La inocuidad de los alimentos junto a sus características nutricionales, organolépticas y comerciales influye en su calidad y ha sido definida por el Código Alimentario Argentino como la garantía de que los alimentos no causarán daño al consumidor cuando se preparen y/o sean consumidos. 

 

La responsabilidad primaria por esta inocuidad recae en aquellos que producen, procesan y comercializan alimentos, que deben asegurar que no perjudiquen la salud de los consumidores, aspecto de vital importancia que muchas empresas descuidan. 

 

Desde hace varios años la Cátedra de Epidemiología de la Facultad de Ciencias Veterinarias de la UNNE viene realizando estudios vinculados a la salubridad de los alimentos, actualmente, los integrantes de esa Cátedra llevan a cabo un estudio para determinar el estado de situación de centros elaboradores de alimentos, los que tienen un volumen de producción de comidas pre-elaboradas o de inmediato consumo que se destina a una parte importante de la población y cuya repercusión en la salud de la población podría ocasionar situaciones sanitarias preocupantes. 

 

Este relevamiento tiene como fin generar información fehaciente sobre prácticas higiénico- sanitarias de los establecimientos elaboradores, para proponer pautas de manejo más eficientes que tomen en cuenta los principales déficit que se encuentren.

 

En el estudio, los investigadores de la Universidad acompañan los procedimientos propios de la Dirección General de Saneamiento y Bromatología de la Municipalidad de la ciudad de Corrientes, organismo competente de contralor; lo que es de suma importancia porque la información recolectada resulta de la directa acción municipal a terreno, conllevando estricta veracidad de los hechos y situaciones halladas.

 

En el marco del estudio se avanzó en la participación en 49 operativos, con 21 establecimientos inspeccionados, 12 de los cuales tuvieron más de un procedimiento. 
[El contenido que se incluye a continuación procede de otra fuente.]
--- src/rtl/prog_loader.sv ---
// prog_loader
// -----------
// Byte-stream program loader for the 16x8 program RAM. A frame arrives over a
// valid/ready byte interface as:
//   SYNC (8'hA5), header {start_addr[3:0], count_minus_1[3:0]},
//   count data bytes, checksum (8-bit sum of header and data bytes).
// Each data byte is written to RAM through a registered write port. The CPU
// core is held in reset (cpu_hold) from the SYNC byte until a frame with a
// good checksum completes. A bad checksum raises the sticky err flag and
// keeps the core held.
//
// Ports:
//   clk       in   clock, rising edge
//   rst       in   asynchronous active-high reset
//   s_valid   in   upstream byte valid
//   s_data    in   upstream byte [7:0]
//   s_ready   out  loader accepts a byte this cycle (decoded from state)
//   mem_addr  out  RAM write address [3:0] (registered)
//   mem_data  out  RAM write data [7:0] (registered)
//   mem_ld    out  RAM write strobe, high for one cycle per data byte
//   cpu_hold  out  core reset; high holds the core
//   busy      out  a frame is in progress
//   done      out  one-cycle pulse on a frame with a good checksum
//   err       out  sticky checksum error, cleared by the next SYNC

module prog_loader (
  input  logic       clk,
  input  logic       rst,
  input  logic       s_valid,
  input  logic [7:0] s_data,
  output logic       s_ready,
  output logic [3:0] mem_addr,
  output logic [7:0] mem_data,
  output logic       mem_ld,
  output logic       cpu_hold,
  output logic       busy,
  output logic       done,
  output logic       err
);

  localparam logic [7:0] SYNC = 8'hA5;

  typedef enum logic [2:0] {
    IDLE,
    HDR,
    DATA,
    WRITE,
    CSUM,
    DONE
  } state_t;

  state_t      state;
  state_t      state_next;

  logic [3:0]  addr;
  logic [4:0]  remaining;
  logic [7:0]  sum;
  logic        accept;

  assign accept = s_valid && s_ready;

  // State register
  always_ff @(posedge clk or posedge rst) begin
    if (rst) begin
      state <= IDLE;
    end else begin
      state <= state_next;
    end
  end

  // Next-state logic. SYNC only has meaning in IDLE; inside a frame it is an
  // ordinary byte.
  always_comb begin
    state_next = state;
    case (state)
      IDLE:    if (accept && (s_data == SYNC)) state_next = HDR;
      HDR:     if (accept) state_next = DATA;
      DATA:    if (accept) state_next = WRITE;
      WRITE:   state_next = (remaining == 5'd0) ? CSUM : DATA;
      CSUM:    if (accept) state_next = (s_data == sum) ? DONE : IDLE;
      DONE:    state_next = IDLE;
      default: state_next = IDLE;
    endcase
  end

  // Output decode. WRITE holds off the next data byte so the RAM strobe gets
  // its own cycle; DONE holds off the stream for the single done pulse.
  always_comb begin
    s_ready = 1'b0;
    busy    = 1'b0;
    done    = 1'b0;
    mem_ld  = 1'b0;
    case (state)
      IDLE:    s_ready = 1'b1;
      HDR: begin
        s_ready = 1'b1;
        busy    = 1'b1;
      end
      DATA: begin
        s_ready = 1'b1;
        busy    = 1'b1;
      end
      WRITE: begin
        busy   = 1'b1;
        mem_ld = 1'b1;
      end
      CSUM: begin
        s_ready = 1'b1;
        busy    = 1'b1;
      end
      DONE:    done = 1'b1;
      default: ;
    endcase
  end

  // Datapath: address/count/checksum tracking, RAM write port registers and
  // the core-hold / error flags. remaining is 5 bits because a header can
  // request 16 bytes.
  always_ff @(posedge clk or posedge rst) begin
    if (rst) begin
      addr      <= 4'd0;
      remaining <= 5'd0;
      sum       <= 8'd0;
      mem_addr  <= 4'd0;
      mem_data  <= 8'd0;
      cpu_hold  <= 1'b1;
      err       <= 1'b0;
    end else begin
      case (state)
        IDLE: begin
          if (accept && (s_data == SYNC)) begin
            cpu_hold <= 1'b1;
            err      <= 1'b0;
          end
        end
        HDR: begin
          if (accept) begin
            addr      <= s_data[7:4];
            remaining <= {1'b0, s_data[3:0]} + 5'd1;
            sum       <= s_data;
          end
        end
        DATA: begin
          if (accept) begin
            mem_addr  <= addr;
            mem_data  <= s_data;
            sum       <= sum + s_data;
            addr      <= addr + 4'd1;
            remaining <= remaining - 5'd1;
          end
        end
        CSUM: begin
          if (accept) begin
            if (s_data == sum) begin
              cpu_hold <= 1'b0;
            end else begin
              err <= 1'b1;
            end
          end
        end
        default: ;
      endcase
    end
  end

endmodule

--- config.mk ---
export PLATFORM = sky130hd
export DESIGN_NAME = prog_loader
export DESIGN_NICKNAME = d
export VERILOG_FILES = /design/src/rtl/prog_loader.sv
export SDC_FILE = /design/constraint.sdc
export NUM_CORES = 1
export LEC_CHECK = 0
export ABC_CLOCK_PERIOD_IN_PS = 2200
export CORE_UTILIZATION = 55
export DETAILED_ROUTE_END_ITERATION = 10
export PLACE_DENSITY = 0.8
export SLEW_MARGIN = 20
export SYNTH_ARGS = -nofsm -noshare
export SYNTH_HDL_FRONTEND = slang
export SYNTH_SLANG_ARGS = --single-unit
--- constraint.sdc ---
create_clock -name clk -period 2.2 [get_ports clk]
set_clock_uncertainty 0.2 [all_clocks]
set_input_delay 0.33 -clock clk [delete_from_list [all_inputs] [get_ports clk]]
set_output_delay 0.33 -clock clk [all_outputs]
set_load 0.05 [all_outputs]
“Se verificó un elevado número de situaciones irregulares y riesgos, que pueden traducirse en la vehiculización de agentes patógenos, preferentemente biológicos” explicó el Dr. Néstor Muzzio, investigador del proyecto junto a la Dra.  Sara N. Ulon.

 

Detalló las irregularidades más relevantes encontradas, como ser la existencia de alto número de establecimiento sin habilitación comercial; deficiencias edilicias por falta de espacios y/o con exceso de actividades humanas y superficies de trabajo imperfectas o destruidas, con acúmulo de materia orgánica, favoreciendo el asentamiento y reproducción de microorganismos banales o patógenos, que afectan directa o indirectamente los alimentos.

 

También se observó ausencia de direccionamiento higiénico desde el ingreso de materia prima hasta el producto elaborado, exponiendo a eventual diseminación de agentes o contaminaciones cruzadas; así como probabilidad de contaminaciones agregadas por negligencia humana o desconocimiento de normas sanitarias.

 

Se identificaron además irregularidades relacionadas con contaminaciones cruzadas por incompatibilidad de contacto o almacenamiento y deficiencias en la preservación de materia prima y alimentos, que requieren temperaturas menores a  5º.

 

“Estos datos permiten manifestar que las irregularidades que pueden afectar a la producción de alimentos no solo pasan por la incapacidad o negligencia operaria, sino que la disponibilidad y operatividad edilicia juega un rol fundamental” resaltó el profesional.

 

Por su parte, la Dra. Sara N Ulon, señaló que resulta clave la concientización a los manipuladores de alimentos sobre el rol que desempeñan, para garantizar el estricto control higiénico-sanitario en las distintas etapas que pasa un alimento, como la elaboración, almacenamiento, transporte, y venta final y que en muchos casos se cometen irregularidades por desconocimiento de las prácticas que favorece la inocuidad alimentaria, situación que amerita la difusión de pautas de manejo higiénico-sanitarias a fin de generar un cambio de conducta entre el personal a cargo de los establecimiento elaboradores.